Problem to work on: Copy each line of the material beneath that holds the word "array".

Given records:
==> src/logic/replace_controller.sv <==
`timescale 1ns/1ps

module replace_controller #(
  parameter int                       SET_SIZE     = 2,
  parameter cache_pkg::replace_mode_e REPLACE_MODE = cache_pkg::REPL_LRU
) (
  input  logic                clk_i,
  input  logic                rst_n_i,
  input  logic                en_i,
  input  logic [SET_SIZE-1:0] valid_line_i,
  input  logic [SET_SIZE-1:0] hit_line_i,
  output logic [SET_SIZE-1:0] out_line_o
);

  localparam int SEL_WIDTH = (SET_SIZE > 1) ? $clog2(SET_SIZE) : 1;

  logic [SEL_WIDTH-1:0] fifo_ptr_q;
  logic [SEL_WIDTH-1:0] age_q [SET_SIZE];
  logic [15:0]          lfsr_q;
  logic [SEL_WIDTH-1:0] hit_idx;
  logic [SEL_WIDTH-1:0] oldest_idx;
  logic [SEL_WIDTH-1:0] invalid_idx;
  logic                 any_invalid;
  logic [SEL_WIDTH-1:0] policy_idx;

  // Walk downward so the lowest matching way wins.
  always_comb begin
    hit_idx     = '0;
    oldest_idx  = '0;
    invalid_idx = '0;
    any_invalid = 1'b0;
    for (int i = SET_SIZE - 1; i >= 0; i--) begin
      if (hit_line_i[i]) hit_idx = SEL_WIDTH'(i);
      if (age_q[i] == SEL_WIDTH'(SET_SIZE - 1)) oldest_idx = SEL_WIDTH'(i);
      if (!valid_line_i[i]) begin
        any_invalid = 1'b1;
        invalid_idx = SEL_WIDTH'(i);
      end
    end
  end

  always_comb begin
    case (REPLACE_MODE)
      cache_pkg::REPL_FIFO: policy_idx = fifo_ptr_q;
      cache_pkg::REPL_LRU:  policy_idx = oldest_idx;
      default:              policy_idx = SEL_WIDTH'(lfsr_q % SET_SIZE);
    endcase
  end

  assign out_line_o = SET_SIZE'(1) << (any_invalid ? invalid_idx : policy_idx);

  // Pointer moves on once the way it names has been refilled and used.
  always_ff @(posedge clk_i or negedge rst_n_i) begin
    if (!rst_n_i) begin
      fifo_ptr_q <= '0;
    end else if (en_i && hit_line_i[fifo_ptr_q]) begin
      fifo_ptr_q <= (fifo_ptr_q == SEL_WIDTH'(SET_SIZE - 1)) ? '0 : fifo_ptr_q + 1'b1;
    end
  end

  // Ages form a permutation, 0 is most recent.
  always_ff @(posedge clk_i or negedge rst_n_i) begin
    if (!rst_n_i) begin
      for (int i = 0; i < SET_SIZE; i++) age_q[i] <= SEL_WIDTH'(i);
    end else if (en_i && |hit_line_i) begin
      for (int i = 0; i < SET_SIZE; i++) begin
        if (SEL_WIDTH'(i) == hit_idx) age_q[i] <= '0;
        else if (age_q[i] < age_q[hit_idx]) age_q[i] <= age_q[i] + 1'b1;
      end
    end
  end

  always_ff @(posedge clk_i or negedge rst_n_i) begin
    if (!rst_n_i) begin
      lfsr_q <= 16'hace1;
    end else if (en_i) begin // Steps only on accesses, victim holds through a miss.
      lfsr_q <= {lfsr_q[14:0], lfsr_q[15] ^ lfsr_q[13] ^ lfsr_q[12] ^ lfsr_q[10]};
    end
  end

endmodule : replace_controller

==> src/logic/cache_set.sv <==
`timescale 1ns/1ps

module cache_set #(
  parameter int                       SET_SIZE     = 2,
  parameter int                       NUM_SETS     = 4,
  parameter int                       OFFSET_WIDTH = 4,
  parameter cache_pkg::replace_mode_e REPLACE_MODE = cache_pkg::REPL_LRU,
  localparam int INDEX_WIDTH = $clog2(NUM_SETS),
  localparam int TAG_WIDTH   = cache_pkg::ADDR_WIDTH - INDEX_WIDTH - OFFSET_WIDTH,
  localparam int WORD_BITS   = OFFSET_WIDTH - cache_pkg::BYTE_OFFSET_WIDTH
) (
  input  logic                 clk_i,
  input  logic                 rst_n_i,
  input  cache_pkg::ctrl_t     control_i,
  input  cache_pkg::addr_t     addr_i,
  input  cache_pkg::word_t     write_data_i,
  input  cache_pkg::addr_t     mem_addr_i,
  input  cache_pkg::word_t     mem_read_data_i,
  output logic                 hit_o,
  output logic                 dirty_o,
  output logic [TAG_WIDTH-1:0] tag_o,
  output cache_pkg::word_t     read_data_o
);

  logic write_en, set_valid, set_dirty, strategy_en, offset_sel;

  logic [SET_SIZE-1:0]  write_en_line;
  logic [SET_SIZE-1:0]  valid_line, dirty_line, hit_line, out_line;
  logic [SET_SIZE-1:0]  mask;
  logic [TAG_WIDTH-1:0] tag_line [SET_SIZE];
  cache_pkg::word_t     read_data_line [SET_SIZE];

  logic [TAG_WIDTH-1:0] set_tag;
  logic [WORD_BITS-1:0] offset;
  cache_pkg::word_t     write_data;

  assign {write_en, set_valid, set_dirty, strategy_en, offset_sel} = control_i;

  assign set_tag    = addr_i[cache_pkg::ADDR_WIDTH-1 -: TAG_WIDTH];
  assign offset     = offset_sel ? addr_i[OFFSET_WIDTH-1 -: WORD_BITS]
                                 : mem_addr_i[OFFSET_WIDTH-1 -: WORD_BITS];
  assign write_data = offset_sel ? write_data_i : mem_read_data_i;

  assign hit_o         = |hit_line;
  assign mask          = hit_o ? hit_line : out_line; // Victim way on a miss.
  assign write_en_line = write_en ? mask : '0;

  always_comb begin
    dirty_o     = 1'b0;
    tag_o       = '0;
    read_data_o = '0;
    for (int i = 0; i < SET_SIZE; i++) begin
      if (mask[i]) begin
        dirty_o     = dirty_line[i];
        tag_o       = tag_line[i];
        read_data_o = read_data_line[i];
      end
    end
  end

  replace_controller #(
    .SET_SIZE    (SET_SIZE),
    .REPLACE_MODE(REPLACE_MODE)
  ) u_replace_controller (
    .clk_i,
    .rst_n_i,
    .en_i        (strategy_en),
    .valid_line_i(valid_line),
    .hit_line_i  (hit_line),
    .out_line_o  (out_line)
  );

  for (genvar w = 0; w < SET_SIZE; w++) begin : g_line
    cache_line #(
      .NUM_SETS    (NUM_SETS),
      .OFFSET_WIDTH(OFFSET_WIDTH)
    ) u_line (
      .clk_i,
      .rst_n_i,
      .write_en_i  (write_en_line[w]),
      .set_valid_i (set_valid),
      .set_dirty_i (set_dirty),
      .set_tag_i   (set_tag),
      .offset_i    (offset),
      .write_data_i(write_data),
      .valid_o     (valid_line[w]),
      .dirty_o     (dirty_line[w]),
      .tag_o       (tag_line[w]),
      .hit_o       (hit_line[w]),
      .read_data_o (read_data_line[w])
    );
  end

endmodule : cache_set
==
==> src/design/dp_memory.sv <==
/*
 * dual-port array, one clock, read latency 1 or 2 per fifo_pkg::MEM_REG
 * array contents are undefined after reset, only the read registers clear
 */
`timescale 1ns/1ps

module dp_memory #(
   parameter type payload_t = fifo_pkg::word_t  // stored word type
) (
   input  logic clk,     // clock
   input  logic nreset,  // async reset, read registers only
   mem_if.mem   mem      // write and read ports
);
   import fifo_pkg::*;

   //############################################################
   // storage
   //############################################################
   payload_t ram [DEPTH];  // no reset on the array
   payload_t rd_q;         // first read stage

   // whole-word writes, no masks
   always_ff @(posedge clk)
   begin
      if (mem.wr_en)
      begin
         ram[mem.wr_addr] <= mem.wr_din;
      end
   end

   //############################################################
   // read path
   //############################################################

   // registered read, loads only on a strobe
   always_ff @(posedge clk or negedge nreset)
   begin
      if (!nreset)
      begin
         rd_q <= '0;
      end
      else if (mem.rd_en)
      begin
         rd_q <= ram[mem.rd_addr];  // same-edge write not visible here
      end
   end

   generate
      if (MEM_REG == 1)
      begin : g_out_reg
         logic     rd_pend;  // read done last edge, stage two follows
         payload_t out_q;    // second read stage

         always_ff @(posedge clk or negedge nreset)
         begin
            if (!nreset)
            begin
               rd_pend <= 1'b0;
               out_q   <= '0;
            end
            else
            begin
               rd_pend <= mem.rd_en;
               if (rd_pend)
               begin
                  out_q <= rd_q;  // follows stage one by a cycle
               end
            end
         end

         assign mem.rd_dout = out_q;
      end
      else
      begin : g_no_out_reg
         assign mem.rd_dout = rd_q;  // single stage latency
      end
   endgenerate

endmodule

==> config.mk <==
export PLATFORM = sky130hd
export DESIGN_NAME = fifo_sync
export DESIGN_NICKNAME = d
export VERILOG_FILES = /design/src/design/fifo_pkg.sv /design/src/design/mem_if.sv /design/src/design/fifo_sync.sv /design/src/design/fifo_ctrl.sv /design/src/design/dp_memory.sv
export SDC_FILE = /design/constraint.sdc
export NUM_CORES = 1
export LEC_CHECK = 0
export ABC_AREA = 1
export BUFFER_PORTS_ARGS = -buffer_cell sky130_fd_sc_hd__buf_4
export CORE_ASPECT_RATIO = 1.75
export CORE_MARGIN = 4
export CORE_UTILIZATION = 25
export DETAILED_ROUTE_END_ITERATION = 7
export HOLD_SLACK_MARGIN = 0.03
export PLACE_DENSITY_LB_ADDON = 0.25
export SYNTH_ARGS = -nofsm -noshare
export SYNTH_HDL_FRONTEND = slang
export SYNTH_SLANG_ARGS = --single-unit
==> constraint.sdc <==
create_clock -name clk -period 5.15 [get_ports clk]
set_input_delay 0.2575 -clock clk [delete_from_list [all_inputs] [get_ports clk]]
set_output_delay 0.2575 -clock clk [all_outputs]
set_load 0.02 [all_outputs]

Answer:
 * dual-port array, one clock, read latency 1 or 2 per fifo_pkg::MEM_REG
 * array contents are undefined after reset, only the read registers clear
   payload_t ram [DEPTH];  // no reset on the array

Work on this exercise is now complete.